In 1861, the British Raj, in directly governed British territories, replaced the criminal offences and punishments set out in the Mughal Fatawa 'Alamgiri, with those of the 1862 Indian Penal Code, section Section 377 covering homosexuality. The law stated: "Whoever voluntarily has carnal intercourse against the order of nature with any man, woman or animal, shall be punished with [imprisonment for life], or with imprisonment of either description for a term which may extend to ten years, and shall also be liable to fine. Explanation: Penetration is sufficient to constitute the carnal intercourse necessary to the offense described in the section." The law was drafted by Thomas Babington Macaulay, who based it on anti-sodomy laws that already existed in Britain." The term "order of the nature" was never defined, hence considering its vagueness, the law could apply to virtually any sexual act considered against this order by the British Judiciary, which included all penetrative sexual acts, except for vaginal penetration by a man. There are not many cases that were tried under this law, though, as there were only exist 5 recorded cases that were tried under Section 377 India till 1920. The law had a larger impact on social values than legal ones. The anti-sodomy law in Britain and, in turn, India, was inspired by the 'purity campaign', an ideology that aimed at repressing sexual conduct in British society. This campaign also changed the perception and beliefs about sexualities in the European society.
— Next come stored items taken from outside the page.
<file path="config.mk">
export PLATFORM = sky130hd
export DESIGN_NAME = adder_err_monitor
export DESIGN_NICKNAME = d
export VERILOG_FILES = /design/src/rtl/adder_eval_pkg.sv /design/src/rtl/eval_lfsr32.sv /design/src/rtl/adder_err_monitor.sv
export SDC_FILE = /design/constraint.sdc
export NUM_CORES = 1
export LEC_CHECK = 0
export CORE_ASPECT_RATIO = 0.7
export CORE_MARGIN = 2
export CORE_UTILIZATION = 49
export CTS_BUF_LIST = sky130_fd_sc_hd__clkbuf_8 sky130_fd_sc_hd__clkbuf_16
export DETAILED_ROUTE_END_ITERATION = 10
export DONT_BUFFER_PORTS = 1
export PLACE_DENSITY = 0.71
export SYNTH_ARGS = -nofsm -noshare
export SYNTH_HDL_FRONTEND = slang
export SYNTH_SLANG_ARGS = --single-unit
</file>
<file path="constraint.sdc">
create_clock -name clk -period 22.4 [get_ports clk]
set_input_delay 4.48 -clock clk [delete_from_list [all_inputs] [get_ports clk]]
set_output_delay 4.48 -clock clk [all_outputs]
set_load 0.01 [all_outputs]
</file>
<file path="src/rtl/adder_eval_pkg.sv">
// Shared types and constants for the approximate-adder error monitor.
// Holds the run FSM encoding, the operand LFSR polynomial and default seeds.
package adder_eval_pkg;

  typedef enum logic [1:0] {
    IDLE  = 2'd0,
    RUN   = 2'd1,
    DRAIN = 2'd2,
    DONE  = 2'd3
  } state_t;

  // Right-shifting Galois form of x^32 + x^22 + x^2 + x + 1.
  localparam logic [31:0] LFSR_POLY      = 32'h8020_0003;
  localparam logic [31:0] DEFAULT_SEED_A = 32'hACE1_1234;
  localparam logic [31:0] DEFAULT_SEED_B = 32'h5EED_0001;

  function automatic logic [31:0] lfsr_step(input logic [31:0] s);
    return {1'b0, s[31:1]} ^ (s[0] ? LFSR_POLY : 32'h0);
  endfunction

endpackage

</file>
<file path="src/rtl/eval_lfsr32.sv">
// 32-bit Galois LFSR operand source with synchronous reload and step enable.
// Reset returns the register to RST_SEED, which the parent ties to its seed port.
module eval_lfsr32
  import adder_eval_pkg::*;
#(
  parameter logic [31:0] RST_SEED = DEFAULT_SEED_A
) (
  input  logic        clk,
  input  logic        rst,
  input  logic        load,
  input  logic [31:0] seed,
  input  logic        advance,
  output logic [31:0] q
);

  // NOTE: sequential state is written only with non-blocking assignments.
  always_ff @(posedge clk or posedge rst) begin
    if (rst) begin
      q <= RST_SEED;
    end else if (load) begin
      q <= seed;
    end else if (advance) begin
      q <= lfsr_step(q);
    end
  end

endmodule

</file>
<file path="src/rtl/adder_err_monitor.sv">
// Drives pseudo-random operands into an external approximate adder and
// accumulates error-distance statistics (count, large count, sum, max).
module adder_err_monitor
  import adder_eval_pkg::*;
#(
  parameter int          N      = 16,
  parameter int          K      = 12,
  parameter int          CNT_W  = 32,
  parameter int          ACC_W  = 48,
  parameter int          USE_CO = 0,
  parameter logic [31:0] SEED_A = DEFAULT_SEED_A,
  parameter logic [31:0] SEED_B = DEFAULT_SEED_B
) (
  input  logic             clk,
  input  logic             rst,
  input  logic             start,
  input  logic [CNT_W-1:0] num_samples,
  output logic [N-1:0]     op_a,
  output logic [N-1:0]     op_b,
  output logic             op_valid,
  input  logic [N-1:0]     approx_sum,
  input  logic             approx_co,
  output logic             busy,
  output logic             done,
  output logic [CNT_W-1:0] err_count,
  output logic [CNT_W-1:0] large_err_count,
  output logic [ACC_W-1:0] sum_ed,
  output logic [N:0]       max_ed
);

  localparam int SUM_W = ((ACC_W > N + 1) ? ACC_W : N + 1) + 1;

  state_t           state, state_nxt;
  logic [CNT_W-1:0] remaining;
  logic             drain_cnt;
  logic             accept, issue;
  logic [31:0]      lfsr_a_q, lfsr_b_q;
  logic [N:0]       exact, approx_v, ed;
  logic [N:0]       ed_q;
  logic             ed_v;
  logic [SUM_W-1:0] sum_ext;
  logic [ACC_W-1:0] sum_nxt;
  logic             unused_lfsr_bits;

  assign accept = start && ((state == IDLE) || (state == DONE));
  assign issue  = (state == RUN) && (remaining != '0);
  assign busy   = (state == RUN) || (state == DRAIN);

  eval_lfsr32 #(.RST_SEED(SEED_A)) u_lfsr_a (
    .clk     (clk),
    .rst     (rst),
    .load    (accept),
    .seed    (SEED_A),
    .advance (issue),
    .q       (lfsr_a_q)
  );

  eval_lfsr32 #(.RST_SEED(SEED_B)) u_lfsr_b (
    .clk     (clk),
    .rst     (rst),
    .load    (accept),
    .seed    (SEED_B),
    .advance (issue),
    .q       (lfsr_b_q)
  );

  // Only the low N bits feed the adder; the rest of each LFSR is pure state.
  assign unused_lfsr_bits = ^{lfsr_a_q[31:N], lfsr_b_q[31:N]};

  always_ff @(posedge clk or posedge rst) begin
    if (rst) state <= IDLE;
    else     state <= state_nxt;
  end

  // NOTE: every always_comb output gets a default first so no latch is inferred.
  always_comb begin
    state_nxt = state;
    unique case (state)
      IDLE, DONE: if (start) state_nxt = (num_samples == '0) ? DONE : RUN;
      RUN:        if (remaining == '0) state_nxt = DRAIN;
      DRAIN:      if (drain_cnt) state_nxt = DONE;
      default:    state_nxt = IDLE;
    endcase
  end

  always_comb begin
    exact    = {1'b0, op_a} + {1'b0, op_b};
    approx_v = {approx_co, approx_sum};
    if (USE_CO == 0) begin
      exact[N]    = 1'b0;
      approx_v[N] = 1'b0;
    end
    ed = (approx_v >= exact) ? (approx_v - exact) : (exact - approx_v);
  end

  // Widened add so saturation is detected even when ACC_W is narrower than ED.
  always_comb begin
    sum_ext = SUM_W'(sum_ed) + SUM_W'(ed_q);
    sum_nxt = (sum_ext > SUM_W'({ACC_W{1'b1}})) ? {ACC_W{1'b1}} : sum_ext[ACC_W-1:0];
  end

  always_ff @(posedge clk or posedge rst) begin
    if (rst) begin
      remaining       <= '0;
      drain_cnt       <= 1'b0;
      op_valid        <= 1'b0;
      op_a            <= '0;
      op_b            <= '0;
      ed_q            <= '0;
      ed_v            <= 1'b0;
      done            <= 1'b0;
      err_count       <= '0;
      large_err_count <= '0;
      sum_ed          <= '0;
      max_ed          <= '0;
    end else begin
      op_valid  <= issue;
      drain_cnt <= (state == DRAIN) ? ~drain_cnt : 1'b0;
      done      <= (state_nxt == DONE);
      ed_q      <= ed;
      ed_v      <= op_valid;

      if (issue) begin
        op_a      <= lfsr_a_q[N-1:0];
        op_b      <= lfsr_b_q[N-1:0];
        remaining <= remaining - CNT_W'(1);
      end

      if (accept) begin
        remaining       <= num_samples;
        err_count       <= '0;
        large_err_count <= '0;
        sum_ed          <= '0;
        max_ed          <= '0;
      end else if (ed_v) begin
        if ((ed_q != '0) && (err_count != '1))
          err_count <= err_count + CNT_W'(1);
        if (((ed_q >> K) != '0) && (large_err_count != '1))
          large_err_count <= large_err_count + CNT_W'(1);
        sum_ed <= sum_nxt;
        if (ed_q > max_ed) max_ed <= ed_q;
      end
    end
  end

endmodule

</file>
; After elaboration in Yosys (flattened, before gate mapping)
; Cells that the tools add are included.
[totals]
register_bits = 280
latchBits = 0
ram_bits = 0
rom_bits = 0
inputBits = 52
out_inout_bits = 164
wordCells = 82
mem_count = 0
[op_classes]
addsub = 7
mul = 0
div = 0
magnitude_cmp = 3
n_eq_ne = 6
shift = 0
mux = 27
bitwise_logic = 3
reduce_logical = 21
[op_table]
columns = cell, count
row1 = $mux W32, 14
row2 = $mux W48, 3
row3 = $mux W17, 4
row4 = $add A32 B1 Y32 const B, 2
row5 = $logic_not A32 Y1, 2
row6 = $ne A32 B32 Y1 const B, 2
row7 = $xor A31 B32 Y32, 2
row8 = $add A48 B17 Y49, 1
row9 = $gt A49 B48 Y1 const B, 1
row10 = $reduce_bool A17 Y1, 2
row11 = $sub A16 B16 Y17, 2
row12 = $reduce_bool A32 Y1, 1
row13 = $sub A32 B1 Y32 const B, 1
row14 = $gt A17 B17 Y1, 1
row15 = $add A16 B16 Y16, 1
row16 = $ge A16 B16 Y1, 1
row17 = $reduce_bool A2 Y1, 5
row18 = $mux W2, 4
row19 = $eq A2 B2 Y1 const B, 3
row20 = $pmux W2 S3, 1
row21 = $reduce_and A2 Y1, 3
row22 = $logic_and A1 B1 Y1, 4
row23 = $eq A2 B1 Y1 const B, 1
row24 = $logic_not A2 Y1, 1
row25 = other kinds (4), 5

; Logic depth before layout (Yosys ltp)
[depth]
ltp_word = 5
ltp_mapped = 24
depth_no_buf = 22

; By module
; Synthesis repeated with hierarchy kept, for this count alone.
[hier_totals]
hier_cells = 1884
hier_area_um2 = 16910.0
[modules_own_cells]
columns = module, instances, cells_per_inst, area_per_inst_um2, seq_area_each_um2
row1 = adder_err_monitor, 1, 1596, 13813.2, 5405.2
row2 = eval_lfsr32 (u_lfsr_a), 1, 144, 1549.0, 817.0
row3 = eval_lfsr32 (u_lfsr_b), 1, 144, 1547.7, 815.8

; Worst setup path after synthesis
; Ideal clock, no wire load.
[synth_path]
path_type = input port to flip-flop
startpoint = input approx_sum[7]
endpoint = register ed_q[11]
setup_ns = 0.133
t_arrival_ns = 6.675
t_required_ns = 22.267
slack_ns = 15.591
path_stages = 13
path_buffers = 2
path_cell_list = inv_1 ha_1 clkbuf_1 nand4_1 nor3_1 a41o_1 nor3_1 a21oi_2 buf_2 nor2_1 a21oi_1 a21oi_1 xnor2_1
[synth_between]
elab_chain_cells = 2
elab_cells_between_ends = 4
cone_classes = 2 x add/sub / 1 x order compare / 1 x mux
[synth_rtl]
columns = item, line_no
row1 = "start, declared", adder_err_monitor.sv:21  ; input logic [N-1:0] approx_sum,
row2 = $sub A16 B16 Y17 / $ge A16 B16 Y1 (equally long branches), adder_err_monitor.sv:93  ; ed = (approx_v >= exact) ? (approx_v - exact) : (exact - approx_v);
row3 = $mux W17 (*), adder_err_monitor.sv:93
row4 = net ed[11], adder_err_monitor.sv:38  ; logic [N:0] exact, approx_v, ed;
row5 = "end signal, assigned", adder_err_monitor.sv:109  ; ed_q <= '0;
row6 = "end signal, assigned", adder_err_monitor.sv:120  ; ed_q <= ed;
row7 = "end, declared", adder_err_monitor.sv:39  ; logic [N:0] ed_q;
; Mark *: on every way through the listed nets, which the timed path passes. The rest lies on a longest branch.
; A chain may end at the register's enable or synchronous reset.

; Final worst setup path
[layout_path]
startpoint = input approx_sum[9]
endpoint = register ed_q[16]
; Same word-level chain as after synthesis.

==> impl_summary.log <==
INFO  metric yosys_register_bits = 280
INFO  metric grt_setup_unrepaired = false
INFO  metric area_after_dpl = 0.0162 mm²
INFO  metric gp_routability_congestion = 0.893
INFO  metric detailedRoute.firstIterationViolations = 1057
INFO  metric die_w = 219 µm
INFO  metric final_critical_path_setup_slack = 14920 ps
INFO  metric place.port_buffers = 0
INFO  metric crit_required = 22800 ps
INFO  metric timing.critical_path.to_type = flop
INFO  metric power.leakage = 0.00794 µW
INFO  metric synth.top_cell.area_share = 40.2%
INFO  metric max_cap_viol_count = 0
INFO  metric layout_commonest_cell = sky130_fd_sc_hd__nand2_1
INFO  metric die_y = 155 µm
INFO  metric ff2ff_setup_slack = 16490 ps
INFO  metric antenna_cells = 0
INFO  metric yosysUniqueCellTypes = 74
INFO  metric setup_viol = 0
INFO  metric grt_first_pass_wirelength = 64400 µm
INFO  metric antenna_violations_before_repair = 0
INFO  metric relSlewSlack = 19.5%
INFO  metric io_pins = 216
INFO  metric critPathKind = in2reg
INFO  metric clock_tree_from_tritoncts = done
INFO  metric grt_use_total = 23.2%
INFO  metric drive_above_1_share = 6.91%
INFO  metric power_density = 149 mW/mm²
INFO  metric status = completed
INFO  metric slew_violations = 0
INFO  metric cts.htree.levels = 1
INFO  metric initial_core_util = 49.4%
INFO  metric critPathArrivalTime = 7880 ps
INFO  metric finish.instance_area = 0.0173 mm²
INFO  metric cts_root_buf = sky130_fd_sc_hd__clkbuf_16
INFO  metric syn_avg_cell_area = 9.00 µm²
INFO  metric timing.clock.skew = 30.4 ps
INFO  metric dr_total_vias = 12800
INFO  metric cts_made_buffers = 29
INFO  metric routed_wire_length_per_instance = 18.3 µm
INFO  metric ys.warnings.count = 0
INFO  metric postRouteAntennaNets = 0
INFO  metric worst_hold_path_type = reg2reg
INFO  metric ctsLongestPathBuffers = 3
INFO  metric predominant_post_synthesis_flop_cell = sky130_fd_sc_hd__dfrtp_1
INFO  metric clock_sink_count = 280
INFO  metric critical_path_peak_fanout = 23
INFO  metric critical_path.startpoint_type = input port
INFO  metric min_period = 7480 ps
INFO  metric cts_setup_buffers = 0
INFO  metric final_net_count = 1873
INFO  metric placeableCoreArea = 0.0321 mm²
INFO  metric hold_viol = 0
INFO  metric detailed_place_hpwl = 28100 µm
INFO  metric placement_rows = 55
INFO  metric dieArea = 0.0339 mm²
INFO  metric worst_hold_slack = 437 ps
INFO  metric worst_skew_pair_latency = 570 ps
INFO  metric grt.overflow.total = 0
INFO  metric period_share = 33.4%
INFO  metric grt_pass1_vias = 12100
INFO  metric setup-tns-final = 0 ps
INFO  metric via_per_inst = 5.88
INFO  metric largest_cells_by_area_after_synthesis = sky130_fd_sc_hd__dfrtp_1 (40%), sky130_fd_sc_hd__nand2_1 (6.9%), sky130_fd_sc_hd__ha_1 (6.9%)
INFO  metric fmax = 0.134 GHz
INFO  metric preCtsSetupSlack = 14470 ps
INFO  metric drcViolationCount = 0
INFO  metric vdd.ir_drop.worst = 0.130 mV
INFO  metric worstMarginPinSlew = 1210 ps
INFO  metric syn_to_final_growth = 9.12%
INFO  metric post_cts_resize_count = 0
INFO  metric synth-edff-count = 0
INFO  metric grt_max_degree = 145
INFO  metric synth_area_leader_cell = sky130_fd_sc_hd__dfrtp_1
INFO  metric wl = 40000 µm
INFO  metric register_clock_pin_slew_on_the_reported_worst_setup_and_hold_paths = 60 ps
INFO  metric synth_nets = 1909
INFO  metric post_synth_inst_count = 1766
INFO  metric mostFrequentLayoutCells = sky130_fd_sc_hd__nand2_1 (292), sky130_fd_sc_hd__dfrtp_1 (255), sky130_fd_sc_hd__a21oi_1 (129)
INFO  metric drtPass1Iterations = 5
INFO  metric layout.core_utilization = 53.9%
INFO  metric post_synthesis_cell_area = 0.0159 mm²
INFO  metric cts_hold_buffers = 0
INFO  metric synth-async-reset-ratio = 100%
INFO  metric yosysSeqAreaShare = 44.3%
-- path summary, 6_finish.rpt --
kind / startpoint / end / cells past startpoint
setup reg to reg: op_a[1] / ed_q[16] / 17
hold reg to reg: drain_cnt / drain_cnt / 1
max in group asynchronous: rst / u_lfsr_b.q[14] / 2
hold / removal: drain_cnt / drain_cnt / 1
setup / recovery: approx_sum[9] / ed_q[16] / 9
min in group asynchronous: rst / large_err_count[22] / 1
-- cells by family (layout without fill, tap and decap cells) --
family                   after synthesis  after routing  share of synthesized area (%)
AND/OR/NAND/NOR                      705            705                           21.3
AO/OA/AOI/OAI                        386            386                           14.9
flip-flops                           280            280                           44.3
buffers and inverters                163            149                           4.18
XOR/XNOR                             129            129                           7.11
adder cells (fa/ha/maj)               91             91                           7.35
multiplexers                          12             12                          0.780
-- final cells by class --
class | count | area, µm²
clock buffer | 32 | 767
inverter | 86 | 330
multi-input combinational | 1323 | 8200
fill | 2834 | 14800
clock inverter | 21 | 398
timing repair buffer | 10 | 75.1
tap | 427 | 534
sequential | 280 | 7040
-- metrics by stage --
stage / total power [µW] / cells
final: 2590 / 2179
after global placement: 1960 / 2126
after global routing: 2790 / 2179
after detailed placement: 2000 / 2126
after CTS: 2590 / 2179
after floorplan: 1730 / 1766
-- sequential cells by signal (all words and copies together), names as in the netlist, 16 cells and up --
name,count
large_err_count,32
remaining,32
sum_ed,48
op_a,16
u_lfsr_a.q,32
max_ed,17
u_lfsr_b.q,32
op_b,16
ed_q,17
err_count,32
-- critical path, cell delays in order --
cell                       delay, ps
sky130_fd_sc_hd__inv_1            30
sky130_fd_sc_hd__ha_1            480
sky130_fd_sc_hd__nand4_1         210
sky130_fd_sc_hd__nor3_1          460
sky130_fd_sc_hd__a41o_1          290
sky130_fd_sc_hd__nor3_1           70
sky130_fd_sc_hd__a21oi_2         900
sky130_fd_sc_hd__inv_1           380
sky130_fd_sc_hd__a221oi_1        560
-- where the power goes --
group / internal (µW) / leakage, µW / switching (µW)
Clock: 374 / 0.000577 / 212
Sequential: 675 / 0.00363 / 174
Combinational: 434 / 0.00373 / 718
Total: 1480 / 0.00794 / 1100
-- metal layers --
layer	track usage [%]	share of wire, %	routed length [µm]	vias up
li1	-	-	-	6082
met1	33.8	46	18500	6268
met2	34.9	44	17800	412
met3	5.49	7.2	2860	53
met4	5.79	2.0	801	0
met5	0	0	0	-
-- synth_stat cells, drive strengths merged (33+ instances only) --
| master | instances |
|---|---|
| a21o | 38 |
| a21oi | 131 |
| clkbuf | 56 |
| dfrtp | 255 |
| ha | 87 |
| inv | 86 |
| nand2 | 295 |
| nand3 | 87 |
| nor2 | 121 |
| nor3 | 33 |
| o21ai | 100 |
| xnor2 | 63 |
| xor2 | 66 |
Note: power is estimated with default switching activity, not from simulation.
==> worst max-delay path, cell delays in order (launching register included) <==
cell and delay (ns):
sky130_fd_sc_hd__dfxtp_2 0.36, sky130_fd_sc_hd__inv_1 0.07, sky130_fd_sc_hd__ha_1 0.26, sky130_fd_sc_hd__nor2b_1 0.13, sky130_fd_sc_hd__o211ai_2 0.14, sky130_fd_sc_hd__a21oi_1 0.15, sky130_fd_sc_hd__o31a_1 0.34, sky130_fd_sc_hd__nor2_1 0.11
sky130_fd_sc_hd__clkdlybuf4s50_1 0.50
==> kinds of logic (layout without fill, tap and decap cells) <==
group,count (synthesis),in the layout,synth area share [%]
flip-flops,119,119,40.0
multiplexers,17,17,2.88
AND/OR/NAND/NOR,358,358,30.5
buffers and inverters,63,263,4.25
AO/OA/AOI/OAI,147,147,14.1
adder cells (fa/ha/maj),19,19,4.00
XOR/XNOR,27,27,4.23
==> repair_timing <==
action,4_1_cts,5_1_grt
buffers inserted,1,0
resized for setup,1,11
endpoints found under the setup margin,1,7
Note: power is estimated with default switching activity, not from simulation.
==> src/rtl/decode_stage_imm_gen.sv <==
// Immediate generator: assembles and sign-extends the I/S/B/J immediates
// from the upper instruction bits.
module imm_gen
  import riscv_pkg::*;
(
  input  logic [31:7] instr_i,
  input  logic [1:0]  imm_src_i,
  output logic [31:0] imm_ext_o
);

  // NOTE: every always_comb output gets a default first so no path can infer a latch.
  always_comb begin
    imm_ext_o = '0;
    case (imm_src_i)
      IMM_I: imm_ext_o = {{20{instr_i[31]}}, instr_i[31:20]};
      IMM_S: imm_ext_o = {{20{instr_i[31]}}, instr_i[31:25], instr_i[11:7]};
      IMM_B: imm_ext_o = {{19{instr_i[31]}}, instr_i[31], instr_i[7],
                          instr_i[30:25], instr_i[11:8], 1'b0};
      IMM_J: imm_ext_o = {{11{instr_i[31]}}, instr_i[31], instr_i[19:12],
                          instr_i[20], instr_i[30:21], 1'b0};
      default: imm_ext_o = '0;
    endcase
  end

endmodule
In 1871, the hijra were labelled a "criminal tribe" in the Criminal Tribes Act (1871). Eventually, they were subjected to compulsory registration, unlawful monitoring, and stigmatization. British Lieutenant-Governor Edmund Drummond (1814–1895) framed the anti-hijra campaign as a necessary project of "extinguishment" and "extinction." The surveillance methods were enacted over communities with hopes to eradicate hijras permanently.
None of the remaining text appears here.